Exercise. Below are records. Find each line in them that holds the word "mapper" and copy it.

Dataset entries
--- START ---

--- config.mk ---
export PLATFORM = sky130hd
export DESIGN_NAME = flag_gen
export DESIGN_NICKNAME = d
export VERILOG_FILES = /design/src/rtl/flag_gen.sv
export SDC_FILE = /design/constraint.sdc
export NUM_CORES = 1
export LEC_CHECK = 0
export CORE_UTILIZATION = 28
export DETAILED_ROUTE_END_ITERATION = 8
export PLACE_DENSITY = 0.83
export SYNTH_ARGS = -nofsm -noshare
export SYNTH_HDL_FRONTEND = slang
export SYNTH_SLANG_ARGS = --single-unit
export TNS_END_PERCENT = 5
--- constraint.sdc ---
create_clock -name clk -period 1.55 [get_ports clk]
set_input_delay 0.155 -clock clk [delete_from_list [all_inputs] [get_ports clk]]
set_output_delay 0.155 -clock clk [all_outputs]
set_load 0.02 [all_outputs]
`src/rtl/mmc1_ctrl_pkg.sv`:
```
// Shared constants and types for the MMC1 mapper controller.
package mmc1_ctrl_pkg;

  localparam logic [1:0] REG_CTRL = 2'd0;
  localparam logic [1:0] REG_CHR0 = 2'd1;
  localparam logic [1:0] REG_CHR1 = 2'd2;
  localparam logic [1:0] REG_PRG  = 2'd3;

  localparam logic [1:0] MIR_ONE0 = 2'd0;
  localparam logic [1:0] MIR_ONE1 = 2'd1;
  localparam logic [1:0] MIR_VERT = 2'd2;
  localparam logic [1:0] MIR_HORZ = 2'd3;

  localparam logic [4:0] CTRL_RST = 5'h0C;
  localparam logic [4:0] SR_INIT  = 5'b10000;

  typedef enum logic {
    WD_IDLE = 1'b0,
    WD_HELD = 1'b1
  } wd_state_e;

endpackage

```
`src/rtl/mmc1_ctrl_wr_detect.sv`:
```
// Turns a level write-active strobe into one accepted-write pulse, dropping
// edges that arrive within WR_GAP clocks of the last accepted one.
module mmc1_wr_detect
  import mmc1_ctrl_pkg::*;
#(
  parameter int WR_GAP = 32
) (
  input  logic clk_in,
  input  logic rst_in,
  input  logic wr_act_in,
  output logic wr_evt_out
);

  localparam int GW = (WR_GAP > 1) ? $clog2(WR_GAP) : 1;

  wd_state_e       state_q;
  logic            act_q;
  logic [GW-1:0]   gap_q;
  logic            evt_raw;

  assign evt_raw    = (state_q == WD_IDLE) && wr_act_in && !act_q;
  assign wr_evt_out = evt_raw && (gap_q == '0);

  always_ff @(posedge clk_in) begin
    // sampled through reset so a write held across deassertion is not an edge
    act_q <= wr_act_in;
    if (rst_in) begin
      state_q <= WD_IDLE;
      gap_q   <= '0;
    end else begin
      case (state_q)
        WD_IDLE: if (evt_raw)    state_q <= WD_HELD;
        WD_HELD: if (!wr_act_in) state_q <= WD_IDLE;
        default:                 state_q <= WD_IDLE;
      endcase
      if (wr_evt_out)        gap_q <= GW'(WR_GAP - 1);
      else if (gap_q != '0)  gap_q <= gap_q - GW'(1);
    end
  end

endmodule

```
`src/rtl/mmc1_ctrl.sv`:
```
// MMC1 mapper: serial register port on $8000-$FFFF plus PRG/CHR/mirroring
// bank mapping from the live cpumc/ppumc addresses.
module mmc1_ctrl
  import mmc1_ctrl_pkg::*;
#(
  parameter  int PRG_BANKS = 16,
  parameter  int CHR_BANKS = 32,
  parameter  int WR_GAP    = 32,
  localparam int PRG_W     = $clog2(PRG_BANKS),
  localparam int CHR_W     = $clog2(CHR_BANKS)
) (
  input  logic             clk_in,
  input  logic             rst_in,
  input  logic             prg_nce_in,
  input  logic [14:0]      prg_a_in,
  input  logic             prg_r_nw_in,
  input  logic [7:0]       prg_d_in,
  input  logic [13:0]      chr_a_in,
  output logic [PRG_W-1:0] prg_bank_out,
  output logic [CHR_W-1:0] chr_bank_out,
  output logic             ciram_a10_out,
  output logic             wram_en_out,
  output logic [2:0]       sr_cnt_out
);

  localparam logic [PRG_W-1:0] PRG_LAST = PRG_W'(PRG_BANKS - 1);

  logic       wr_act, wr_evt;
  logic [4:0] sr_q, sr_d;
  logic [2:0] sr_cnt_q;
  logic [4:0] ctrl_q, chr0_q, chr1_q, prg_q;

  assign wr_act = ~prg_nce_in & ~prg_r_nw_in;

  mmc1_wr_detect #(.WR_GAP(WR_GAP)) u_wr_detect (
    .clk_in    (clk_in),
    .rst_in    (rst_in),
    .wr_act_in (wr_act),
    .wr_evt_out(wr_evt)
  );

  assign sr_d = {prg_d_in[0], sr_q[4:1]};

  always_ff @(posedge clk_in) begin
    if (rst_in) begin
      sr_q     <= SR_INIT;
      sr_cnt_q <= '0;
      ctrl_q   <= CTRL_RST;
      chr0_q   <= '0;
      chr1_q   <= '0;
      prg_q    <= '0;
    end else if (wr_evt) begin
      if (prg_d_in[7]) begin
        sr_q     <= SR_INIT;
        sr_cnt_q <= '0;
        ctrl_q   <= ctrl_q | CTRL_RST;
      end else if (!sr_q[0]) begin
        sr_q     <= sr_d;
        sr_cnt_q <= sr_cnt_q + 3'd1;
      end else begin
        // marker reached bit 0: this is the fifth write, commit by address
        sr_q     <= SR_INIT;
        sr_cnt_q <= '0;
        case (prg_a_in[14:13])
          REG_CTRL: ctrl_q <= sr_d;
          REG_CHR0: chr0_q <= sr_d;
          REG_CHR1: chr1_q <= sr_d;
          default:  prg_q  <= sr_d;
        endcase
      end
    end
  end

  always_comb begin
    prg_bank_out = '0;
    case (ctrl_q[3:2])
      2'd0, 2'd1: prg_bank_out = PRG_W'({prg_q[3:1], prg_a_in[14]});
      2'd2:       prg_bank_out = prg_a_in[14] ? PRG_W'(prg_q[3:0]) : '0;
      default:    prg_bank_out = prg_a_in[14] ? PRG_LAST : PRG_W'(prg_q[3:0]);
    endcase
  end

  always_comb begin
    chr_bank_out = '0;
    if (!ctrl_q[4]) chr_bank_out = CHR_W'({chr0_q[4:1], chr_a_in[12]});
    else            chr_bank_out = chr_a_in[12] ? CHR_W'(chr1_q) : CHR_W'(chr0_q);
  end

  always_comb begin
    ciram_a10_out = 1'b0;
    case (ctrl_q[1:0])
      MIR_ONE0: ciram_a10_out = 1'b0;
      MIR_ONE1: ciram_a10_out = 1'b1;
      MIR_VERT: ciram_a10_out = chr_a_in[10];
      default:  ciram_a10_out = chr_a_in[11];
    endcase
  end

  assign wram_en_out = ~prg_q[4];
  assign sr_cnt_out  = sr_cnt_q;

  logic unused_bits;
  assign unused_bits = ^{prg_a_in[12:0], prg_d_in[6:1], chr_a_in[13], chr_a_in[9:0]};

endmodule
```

--- END ---

Task response.
// Shared constants and types for the MMC1 mapper controller.
// MMC1 mapper: serial register port on $8000-$FFFF plus PRG/CHR/mirroring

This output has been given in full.